When you reach the line containing "around 240000 um^2" in the entries below, begin reproducing lines exactly, and stop once the line containing "Area: 95370 um^2" is done.

[Stored data]
Start of Block

===== src/logic/l2_bus_pkg.sv =====
// shared L2 read bus definitions for the cache, the uncached port, the arbiter and the memory
package l2_bus_pkg;

  localparam int L2_ADDR_W  = 16;
  localparam int L2_DATA_W  = 64;
  localparam int L2_OFS_W   = 3;   // byte offset inside a line
  localparam int L2_LINES   = 256;
  localparam int L2_IDX_W   = $clog2(L2_LINES);
  localparam int L2_TAG_W   = 1;
  localparam int L2_LATENCY = 3;
  localparam int UC_WORD_W  = 32;

  typedef logic [L2_ADDR_W-1:0] l2_addr_t;
  typedef logic [L2_DATA_W-1:0] l2_data_t;
  typedef logic [L2_IDX_W-1:0]  l2_idx_t;
  typedef logic [L2_TAG_W-1:0]  l2_tag_t;
  typedef logic [UC_WORD_W-1:0] uc_word_t;

  localparam l2_tag_t L2_TAG_IC = 1'b0;
  localparam l2_tag_t L2_TAG_UC = 1'b1;

  typedef struct packed {
    logic     valid;
    l2_addr_t addr;
    l2_tag_t  tag;
  } l2_req_t;

  typedef struct packed {
    logic     valid;
    l2_tag_t  tag;
    l2_data_t data;
  } l2_resp_t;

  typedef struct packed {
    logic     valid;
    l2_addr_t addr;
  } uc_req_t;

  typedef struct packed {
    logic     valid;
    uc_word_t data;
  } uc_resp_t;

endpackage


===== src/logic/l2_arbiter.sv =====
// round-robin arbiter putting the cache and the uncached port on one L2 memory
module l2_arbiter (
  input  logic                 i_clk,
  input  logic                 i_reset_n,
  input  l2_bus_pkg::l2_req_t  i_ic_req,
  input  l2_bus_pkg::l2_req_t  i_uc_req,
  output logic                 o_ic_grant,
  output logic                 o_uc_grant,
  output l2_bus_pkg::l2_req_t  o_mem_req,
  input  l2_bus_pkg::l2_resp_t i_mem_resp,
  output l2_bus_pkg::l2_resp_t o_resp
);
  import l2_bus_pkg::*;

  l2_tag_t r_last;  // requester granted last time

  // on a tie the peer that lost last time goes first
  assign o_ic_grant = i_ic_req.valid & (~i_uc_req.valid | (r_last == L2_TAG_UC));
  assign o_uc_grant = i_uc_req.valid & ~o_ic_grant;

  always_ff @(posedge i_clk, negedge i_reset_n) begin
    if (!i_reset_n) begin
      r_last <= L2_TAG_UC;  // cache wins the first tie
    end else begin
      if (o_ic_grant) begin
        r_last <= L2_TAG_IC;
      end else if (o_uc_grant) begin
        r_last <= L2_TAG_UC;
      end
    end
  end

  // idle bus forwards the cache request with valid low
  assign o_mem_req = o_uc_grant ? i_uc_req : i_ic_req;

  // both peers see every response and pick theirs by tag
  assign o_resp = i_mem_resp;

endmodule
==> src/logic/l2_bus_pkg.sv <==
// shared L2 read bus definitions for the cache, the uncached port, the arbiter and the memory
package l2_bus_pkg;

  localparam int L2_ADDR_W  = 16;
  localparam int L2_DATA_W  = 64;
  localparam int L2_OFS_W   = 3;   // byte offset inside a line
  localparam int L2_LINES   = 256;
  localparam int L2_IDX_W   = $clog2(L2_LINES);
  localparam int L2_TAG_W   = 1;
  localparam int L2_LATENCY = 3;
  localparam int UC_WORD_W  = 32;

  typedef logic [L2_ADDR_W-1:0] l2_addr_t;
  typedef logic [L2_DATA_W-1:0] l2_data_t;
  typedef logic [L2_IDX_W-1:0]  l2_idx_t;
  typedef logic [L2_TAG_W-1:0]  l2_tag_t;
  typedef logic [UC_WORD_W-1:0] uc_word_t;

  localparam l2_tag_t L2_TAG_IC = 1'b0;
  localparam l2_tag_t L2_TAG_UC = 1'b1;

  typedef struct packed {
    logic     valid;
    l2_addr_t addr;
    l2_tag_t  tag;
  } l2_req_t;

  typedef struct packed {
    logic     valid;
    l2_tag_t  tag;
    l2_data_t data;
  } l2_resp_t;

  typedef struct packed {
    logic     valid;
    l2_addr_t addr;
  } uc_req_t;

  typedef struct packed {
    logic     valid;
    uc_word_t data;
  } uc_resp_t;

endpackage

==> src/logic/uc_load.sv <==
// uncached word load port, one L2 line read per request, returns the addressed 32-bit half
module uc_load (
  input  logic                 i_clk,
  input  logic                 i_reset_n,
  input  l2_bus_pkg::uc_req_t  i_uc_req,
  output logic                 o_uc_ready,
  output l2_bus_pkg::uc_resp_t o_uc_resp,
  output l2_bus_pkg::l2_req_t  o_l2_req,
  input  logic                 i_l2_grant,
  input  l2_bus_pkg::l2_resp_t i_l2_resp
);
  import l2_bus_pkg::*;

  typedef enum logic [1:0] {UC_IDLE, UC_REQ, UC_WAIT} uc_state_t;

  uc_state_t r_state;
  l2_addr_t  r_addr;
  logic      w_resp_hit;

  assign w_resp_hit = (r_state == UC_WAIT) & i_l2_resp.valid & (i_l2_resp.tag == L2_TAG_UC);

  always_ff @(posedge i_clk, negedge i_reset_n) begin
    if (!i_reset_n) begin
      r_state <= UC_IDLE;
    end else begin
      case (r_state)
        UC_IDLE: if (i_uc_req.valid) r_state <= UC_REQ;
        UC_REQ:  if (i_l2_grant) r_state <= UC_WAIT;
        default: if (w_resp_hit) r_state <= UC_IDLE;
      endcase
    end
  end

  always_ff @(posedge i_clk) begin
    if (i_uc_req.valid & o_uc_ready) begin
      r_addr <= i_uc_req.addr;
    end
  end

  assign o_uc_ready = (r_state == UC_IDLE);

  assign o_l2_req.valid = (r_state == UC_REQ);
  assign o_l2_req.addr  = {r_addr[L2_ADDR_W-1:L2_OFS_W], {L2_OFS_W{1'b0}}};
  assign o_l2_req.tag   = L2_TAG_UC;

  // bit 2 picks the upper word
  assign o_uc_resp.valid = w_resp_hit;
  assign o_uc_resp.data  = i_l2_resp.data[r_addr[L2_OFS_W-1] * UC_WORD_W +: UC_WORD_W];

endmodule

==> config.mk <==
export PLATFORM = sky130hd
export DESIGN_NAME = uc_load
export DESIGN_NICKNAME = d
export VERILOG_FILES = /design/src/logic/l2_bus_pkg.sv /design/src/logic/uc_load.sv
export SDC_FILE = /design/constraint.sdc
export NUM_CORES = 1
export LEC_CHECK = 0
export ABC_AREA = 1
export BUFFER_PORTS_ARGS = -buffer_cell sky130_fd_sc_hd__buf_2
export CORE_MARGIN = 8
export CORE_UTILIZATION = 36
export CTS_BUF_LIST = sky130_fd_sc_hd__clkbuf_8
export DETAILED_ROUTE_END_ITERATION = 16
export GPL_TIMING_DRIVEN = 0
export PLACE_DENSITY = 0.83
export SLEW_MARGIN = 40
export SYNTH_ARGS = -nofsm -noshare
export SYNTH_HDL_FRONTEND = slang
export SYNTH_SLANG_ARGS = --single-unit
==> constraint.sdc <==
create_clock -name i_clk -period 1.65 [get_ports i_clk]
set_input_delay 0.0825 -clock i_clk [delete_from_list [all_inputs] [get_ports i_clk]]
set_output_delay 0.0825 -clock i_clk [all_outputs]
set_load 0.02 [all_outputs]
**config.mk**
```make
export PLATFORM = sky130hd
export DESIGN_NAME = icache
export DESIGN_NICKNAME = d
export VERILOG_FILES = /design/src/logic/l2_bus_pkg.sv /design/src/logic/icache_conf_pkg.sv /design/src/logic/icache.sv /design/src/logic/data_array.sv /design/src/logic/tag_array.sv
export SDC_FILE = /design/constraint.sdc
export NUM_CORES = 2
export LEC_CHECK = 0
export BUFFER_PORTS_ARGS = -buffer_cell sky130_fd_sc_hd__buf_2
export CORE_MARGIN = 1.5
export CORE_UTILIZATION = 40
export DETAILED_ROUTE_END_ITERATION = 7
export PLACE_DENSITY = 0.65
export REMOVE_ABC_BUFFERS = 1
export SLEW_MARGIN = 25
export SYNTH_ARGS = -nofsm -noshare
export SYNTH_HDL_FRONTEND = slang
export SYNTH_HIERARCHICAL = 1
export SYNTH_SLANG_ARGS = --single-unit
export TNS_END_PERCENT = 5
```
**constraint.sdc**
```tcl
create_clock -name i_clk -period 8.1 [get_ports i_clk]
set_input_delay 0 -clock i_clk [delete_from_list [all_inputs] [get_ports i_clk]]
set_output_delay 0 -clock i_clk [all_outputs]
set_load 0.01 [all_outputs]
```
**src/logic/l2_bus_pkg.sv**
```systemverilog
// shared L2 read bus definitions for the cache, the uncached port, the arbiter and the memory
package l2_bus_pkg;

  localparam int L2_ADDR_W  = 16;
  localparam int L2_DATA_W  = 64;
  localparam int L2_OFS_W   = 3;   // byte offset inside a line
  localparam int L2_LINES   = 256;
  localparam int L2_IDX_W   = $clog2(L2_LINES);
  localparam int L2_TAG_W   = 1;
  localparam int L2_LATENCY = 3;
  localparam int UC_WORD_W  = 32;

  typedef logic [L2_ADDR_W-1:0] l2_addr_t;
  typedef logic [L2_DATA_W-1:0] l2_data_t;
  typedef logic [L2_IDX_W-1:0]  l2_idx_t;
  typedef logic [L2_TAG_W-1:0]  l2_tag_t;
  typedef logic [UC_WORD_W-1:0] uc_word_t;

  localparam l2_tag_t L2_TAG_IC = 1'b0;
  localparam l2_tag_t L2_TAG_UC = 1'b1;

  typedef struct packed {
    logic     valid;
    l2_addr_t addr;
    l2_tag_t  tag;
  } l2_req_t;

  typedef struct packed {
    logic     valid;
    l2_tag_t  tag;
    l2_data_t data;
  } l2_resp_t;

  typedef struct packed {
    logic     valid;
    l2_addr_t addr;
  } uc_req_t;

  typedef struct packed {
    logic     valid;
    uc_word_t data;
  } uc_resp_t;

endpackage

```
**src/logic/icache_conf_pkg.sv**
```systemverilog
// icache geometry, address fields and fetch-side structs, imported by the cache and the top
package icache_conf_pkg;

  localparam int VADDR_W       = 16;
  localparam int ICACHE_WAYS   = 2;
  localparam int ICACHE_SET_W  = 4;
  localparam int ICACHE_SETS   = 1 << ICACHE_SET_W;
  localparam int ICACHE_LINE_B = 8;
  localparam int ICACHE_OFS_W  = 3;
  localparam int ICACHE_LINE_W = ICACHE_LINE_B * 8;
  localparam int ICACHE_TAG_W  = VADDR_W - ICACHE_SET_W - ICACHE_OFS_W;

  typedef logic [VADDR_W-1:0]              vaddr_t;
  typedef logic [VADDR_W-ICACHE_OFS_W-1:0] laddr_t;  // line-aligned address
  typedef logic [ICACHE_LINE_W-1:0]        line_t;
  typedef logic [ICACHE_LINE_B-1:0]        be_t;
  typedef logic [ICACHE_TAG_W-1:0]         tag_t;
  typedef logic [ICACHE_SET_W-1:0]         set_t;
  typedef logic                            way_t;

  typedef struct packed {
    logic   valid;
    vaddr_t vaddr;
  } ic_req_t;

  typedef struct packed {
    logic   valid;
    laddr_t addr;
    line_t  data;
    be_t    be;
  } ic_resp_t;

endpackage
```
**src/logic/icache.sv**
```systemverilog
// two-way instruction cache with a three-stage lookup and a single-line refill over the L2 bus
module icache (
  input  logic                      i_clk,
  input  logic                      i_reset_n,
  input  logic                      i_flush_valid,
  input  logic                      i_fence_i,
  input  icache_conf_pkg::ic_req_t  i_s0_req,
  output logic                      o_s0_ready,
  output icache_conf_pkg::ic_resp_t o_s2_resp,
  output logic                      o_s2_miss,
  output icache_conf_pkg::vaddr_t   o_s2_miss_vaddr,
  output l2_bus_pkg::l2_req_t       o_l2_req,
  input  logic                      i_l2_grant,
  input  l2_bus_pkg::l2_resp_t      i_l2_resp
);
  import icache_conf_pkg::*;
  import l2_bus_pkg::*;

  typedef enum logic [1:0] {ST_IDLE, ST_REQ, ST_WAIT, ST_WAIT_INV} miss_state_t;

  miss_state_t            r_state;
  logic                   w_s0_fire;
  logic                   r_s1_valid;
  vaddr_t                 r_s1_vaddr;
  logic [ICACHE_WAYS-1:0] w_s1_hit_oh;
  logic                   r_s2_valid;
  vaddr_t                 r_s2_vaddr;
  logic [ICACHE_WAYS-1:0] r_s2_hit_oh;
  line_t                  w_s2_data [ICACHE_WAYS];
  line_t                  w_s2_line;
  vaddr_t                 r_miss_vaddr;
  vaddr_t                 w_req_vaddr;
  way_t                   r_victim [ICACHE_SETS];
  logic                   w_fill;
  set_t                   w_fill_set;
  way_t                   w_fill_way;
  set_t                   w_tag_addr;
  set_t                   w_dat_addr;

  assign w_s0_fire  = i_s0_req.valid & o_s0_ready;
  assign w_fill     = i_l2_resp.valid & (i_l2_resp.tag == L2_TAG_IC) &
                      ((r_state == ST_WAIT) | (r_state == ST_WAIT_INV));
  assign w_fill_set = r_miss_vaddr[ICACHE_OFS_W +: ICACHE_SET_W];
  assign w_fill_way = r_victim[w_fill_set];

  // fetch is stalled during a fill, so the arrays never see both
  assign w_tag_addr = w_fill ? w_fill_set : i_s0_req.vaddr[ICACHE_OFS_W +: ICACHE_SET_W];
  assign w_dat_addr = w_fill ? w_fill_set : r_s1_vaddr[ICACHE_OFS_W +: ICACHE_SET_W];

  for (genvar w = 0; w < ICACHE_WAYS; w++) begin : g_way
    logic w_way_fill;
    logic w_tag_valid;
    tag_t w_tag;

    assign w_way_fill = w_fill & (w_fill_way == way_t'(w));

    tag_array #(.WIDTH(ICACHE_TAG_W), .DEPTH(ICACHE_SETS)) u_tag (
      .i_clk       (i_clk),
      .i_reset_n   (i_reset_n),
      .i_tag_clear (i_fence_i),
      .i_wr        (w_way_fill & (r_state == ST_WAIT)),  // invalidated fill leaves tag invalid
      .i_addr      (w_tag_addr),
      .i_tag       (r_miss_vaddr[VADDR_W-1 -: ICACHE_TAG_W]),
      .o_tag       (w_tag),
      .o_tag_valid (w_tag_valid)
    );

    data_array #(.WIDTH(ICACHE_LINE_W), .DEPTH(ICACHE_SETS)) u_data (
      .i_clk  (i_clk),
      .i_wr   (w_way_fill),
      .i_addr (w_dat_addr),
      .i_data (i_l2_resp.data),
      .o_data (w_s2_data[w])
    );

    assign w_s1_hit_oh[w] = w_tag_valid & (w_tag == r_s1_vaddr[VADDR_W-1 -: ICACHE_TAG_W]);
  end

  // ========================================
  // lookup pipeline
  // ========================================
  always_ff @(posedge i_clk, negedge i_reset_n) begin
    if (!i_reset_n) begin
      r_s1_valid <= 1'b0;
      r_s2_valid <= 1'b0;
    end else begin
      r_s1_valid <= w_s0_fire;
      r_s2_valid <= r_s1_valid & ~i_flush_valid & ~o_s2_miss;  // drop the one behind a miss
    end
  end

  always_ff @(posedge i_clk) begin
    r_s1_vaddr  <= i_s0_req.vaddr;
    r_s2_vaddr  <= r_s1_vaddr;
    r_s2_hit_oh <= w_s1_hit_oh;
  end

  always_comb begin
    w_s2_line = '0;
    for (int i = 0; i < ICACHE_WAYS; i++) begin
      w_s2_line |= w_s2_data[i] & {ICACHE_LINE_W{r_s2_hit_oh[i]}};
    end
  end

  assign o_s2_resp.valid = r_s2_valid & (|r_s2_hit_oh) & ~i_flush_valid;
  assign o_s2_resp.addr  = r_s2_vaddr[VADDR_W-1:ICACHE_OFS_W];
  assign o_s2_resp.data  = w_s2_line;
  assign o_s2_resp.be    = {ICACHE_LINE_B{1'b1}} << r_s2_vaddr[ICACHE_OFS_W-1:0];

  assign o_s2_miss       = r_s2_valid & ~(|r_s2_hit_oh) & ~i_flush_valid;
  assign o_s2_miss_vaddr = r_s2_vaddr;
  assign o_s0_ready      = (r_state == ST_IDLE) & ~o_s2_miss;

  // ========================================
  // miss handling
  // ========================================
  always_ff @(posedge i_clk, negedge i_reset_n) begin
    if (!i_reset_n) begin
      r_state <= ST_IDLE;
    end else begin
      case (r_state)
        ST_IDLE: begin
          if (o_s2_miss) begin
            if (!i_l2_grant) begin
              r_state <= ST_REQ;
            end else begin
              r_state <= i_fence_i ? ST_WAIT_INV : ST_WAIT;
            end
          end
        end
        ST_REQ: begin
          // read not issued yet, so a fence here still gets fresh data
          if (i_l2_grant) begin
            r_state <= i_fence_i ? ST_WAIT_INV : ST_WAIT;
          end
        end
        ST_WAIT: begin
          if (w_fill) begin
            r_state <= ST_IDLE;
          end else if (i_fence_i) begin
            r_state <= ST_WAIT_INV;
          end
        end
        default: begin
          if (w_fill) begin
            r_state <= ST_IDLE;
          end
        end
      endcase
    end
  end

  always_ff @(posedge i_clk) begin
    if (r_state == ST_IDLE) begin
      r_miss_vaddr <= r_s2_vaddr;  // last idle cycle holds the miss
    end
  end

  always_ff @(posedge i_clk, negedge i_reset_n) begin
    if (!i_reset_n) begin
      for (int i = 0; i < ICACHE_SETS; i++) begin
        r_victim[i] <= 1'b0;
      end
    end else if (w_fill) begin
      r_victim[w_fill_set] <= ~r_victim[w_fill_set];
    end
  end

  // request goes out in the miss cycle itself
  assign w_req_vaddr    = (r_state == ST_IDLE) ? r_s2_vaddr : r_miss_vaddr;
  assign o_l2_req.valid = (r_state == ST_REQ) | ((r_state == ST_IDLE) & o_s2_miss);
  assign o_l2_req.addr  = {w_req_vaddr[VADDR_W-1:ICACHE_OFS_W], {ICACHE_OFS_W{1'b0}}};
  assign o_l2_req.tag   = L2_TAG_IC;

endmodule

```
**src/logic/data_array.sv**
```systemverilog
// single-port line memory for one cache way, data appears the cycle after the address
module data_array #(
  parameter int WIDTH = 64,
  parameter int DEPTH = 16
) (
  input  logic                     i_clk,
  input  logic                     i_wr,
  input  logic [$clog2(DEPTH)-1:0] i_addr,
  input  logic [WIDTH-1:0]         i_data,
  output logic [WIDTH-1:0]         o_data
);

  logic [WIDTH-1:0] r_mem [DEPTH];

  always_ff @(posedge i_clk) begin
    if (i_wr) begin
      r_mem[i_addr] <= i_data;
    end
    o_data <= r_mem[i_addr];
  end

endmodule

```
**src/logic/tag_array.sv**
```systemverilog
// tag store for one cache way, registered read, valid bits cleared together by fence
module tag_array #(
  parameter int WIDTH = 9,
  parameter int DEPTH = 16
) (
  input  logic                     i_clk,
  input  logic                     i_reset_n,
  input  logic                     i_tag_clear,
  input  logic                     i_wr,
  input  logic [$clog2(DEPTH)-1:0] i_addr,
  input  logic [WIDTH-1:0]         i_tag,
  output logic [WIDTH-1:0]         o_tag,
  output logic                     o_tag_valid
);

  logic [WIDTH-1:0] r_tag [DEPTH];
  logic [DEPTH-1:0] r_valid;

  always_ff @(posedge i_clk) begin
    if (i_wr) begin
      r_tag[i_addr] <= i_tag;
    end
    o_tag <= r_tag[i_addr];  // old contents on a same-cycle write
  end

  always_ff @(posedge i_clk, negedge i_reset_n) begin
    if (!i_reset_n) begin
      r_valid     <= '0;
      o_tag_valid <= 1'b0;
    end else begin
      if (i_tag_clear) begin
        r_valid <= '0;  // clear wins over a write
      end else if (i_wr) begin
        r_valid[i_addr] <= 1'b1;
      end
      o_tag_valid <= r_valid[i_addr];
    end
  end

endmodule

```
==> key figures <==
Clock tree
  – Clk slew on worst S/H paths: 0.06 ns
  – Clock Tree Buf Depth: 4
  – Clk Latency, worst-skew pair: approximately 0.94 ns
  – H-tree Lvls: 5
  – Num CTS Buffers: 280
  – Post-CTS Repair Setup Buffers: 0
  – CTS root buf: clkbuf_16
  – Clock tree from TritonCTS: built
  – Sink Count: 2583

Critical path
  – Cell Chain, Critical Path: mux4_1 > mux2i_1 > a22o_1 > or3b_2 > nor2_4 > buf_4 > buf_4
  – CP arrival: 5.56 ns
  – Crit path kind: flop to flop
  – CP Launch Type: flop
  – Max FO, Critical Path: 30
  – Critical Path End Type: flop
  – CP max stage cell: mux2i_1
  – WP data required: around 8.6 ns
  – CP delay by family, top: multiplexers
  – CP peak stage delay: roughly 0.63 ns
  – Critical path buffers and inverters: 2
  – Top cell by count, worst path: buf_4

Place
  – Port buffer count: 204
  – RD Place Congestion: between 0.7 and 0.8
  – HPWL after detailed placement: approximately 120000 um

Floorplan
  – I/O pin count: between 200 and 250
  – Die H: 491.3 um
  – Floorplan Core Area: around 240000 um^2
  – Starting Density: 0.4017
  – Die Width: 491.3 um
  – Core Rows: between 150 and 200
  – Die footprint: roughly 240000 um^2

STA
  – Final setup skew: around 0.094 ns
  – Fin crit share: 0.6265
  – Slew HR: 0.2192
  – Fin. max-slew vios: 0
  – Slew @ Worst Pin: 1.171 ns
  – Fin Setup TNS: 0 ns
  – Minimum clock period: a little over 5 ns
  – Final setup viols: 0
  – Fmax: just under 0.2 GHz
  – Final hold vios: 0
  – RSZ-0062 raised after global routing: no

Layout
  – Fill cells: just under 20000
  – Area Growth Syn to Fin: 15.57%
  – Area occupied by multi-input gates: around 19000 um^2
  – Nets: 4793
  – Sequential cell area: approximately 75000 um^2
  – Ratio of cells with drive above 1 in the final layout: 0.2727
  – Most frequent cells in the layout: 2336 x edfxtp_1, 562 x mux4_2, 290 x a22oi_1, 289 x clkbuf_16, 204 x buf_2
  – Most common cell after layout, fill and taps aside: edfxtp_1

Yosys
  – FFs w/ async S/R, synth: 0.02091
  – Synth Cell Area: 95370 um^2
  – Synth top area cells: edfxtp_1 74%, mux4_2 13%, dfxtp_1 4.1%
  – Synth Instances: approximately 4300
  – Top FF cell, synth: edfxtp_1
  – Distinct cells, synth: 48
  – Synth Register Bits: about 2600
  – Synthesis Warnings: 6
  – Synth area leader: edfxtp_1
  – Sequential element share of the synthesized area: 0.7902
  – Avg Cell Area, Syn: 22.42 um^2
  – Top cell type's share of synthesized area: 0.7355
  – Post-synth EDFFs: around 2300

Route
  – Vias/cell: between 5 and 6
  – Post-Route WL: around 230000 um
  – Via count: approximately 46000
  – Routed Antenna Nets: 0
  – Drt first pass iters: 5
  – DR iter-0 viols: between 5000 and 6000
  – WL/cell: 28.44 um
  – DRC errors left: 0

GRT
  – Vias in the first global route: ~47000
  – Antenna violations before repair: 20
  – Largest net degree at the start of global routing: 156
  – Tot GR Track Use: 0.1876
  – First-pass GRT wire length: 328800 um
  – Global route overflow: 0

Pwr
  – Pwr/cell area: about 290 nW/um^2
  – Peak supply drop: between 200 and 300 uV
  – Sequential share of power: 0.503
  – NetSw: ~7.4 mW
  – Internal power: around 24 mW
  – Leak: about 36 nW
  – Clock power share: 0.385
  – Post-layout power: between 30 and 40 mW
  – Net Sw Frac: 0.2369
  – Power share of the combinational group: 0.112

Worst hold path
  – Hold Crit Class: input pin to flop

Job
  – # Max-Cap Violations: 0

Status
  – Status: finished, final reports clean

End of Block

Response box
  – Floorplan Core Area: around 240000 um^2
  – Starting Density: 0.4017
  – Die Width: 491.3 um
  – Core Rows: between 150 and 200
  – Die footprint: roughly 240000 um^2

STA
  – Final setup skew: around 0.094 ns
  – Fin crit share: 0.6265
  – Slew HR: 0.2192
  – Fin. max-slew vios: 0
  – Slew @ Worst Pin: 1.171 ns
  – Fin Setup TNS: 0 ns
  – Minimum clock period: a little over 5 ns
  – Final setup viols: 0
  – Fmax: just under 0.2 GHz
  – Final hold vios: 0
  – RSZ-0062 raised after global routing: no

Layout
  – Fill cells: just under 20000
  – Area Growth Syn to Fin: 15.57%
  – Area occupied by multi-input gates: around 19000 um^2
  – Nets: 4793
  – Sequential cell area: approximately 75000 um^2
  – Ratio of cells with drive above 1 in the final layout: 0.2727
  – Most frequent cells in the layout: 2336 x edfxtp_1, 562 x mux4_2, 290 x a22oi_1, 289 x clkbuf_16, 204 x buf_2
  – Most common cell after layout, fill and taps aside: edfxtp_1

Yosys
  – FFs w/ async S/R, synth: 0.02091
  – Synth Cell Area: 95370 um^2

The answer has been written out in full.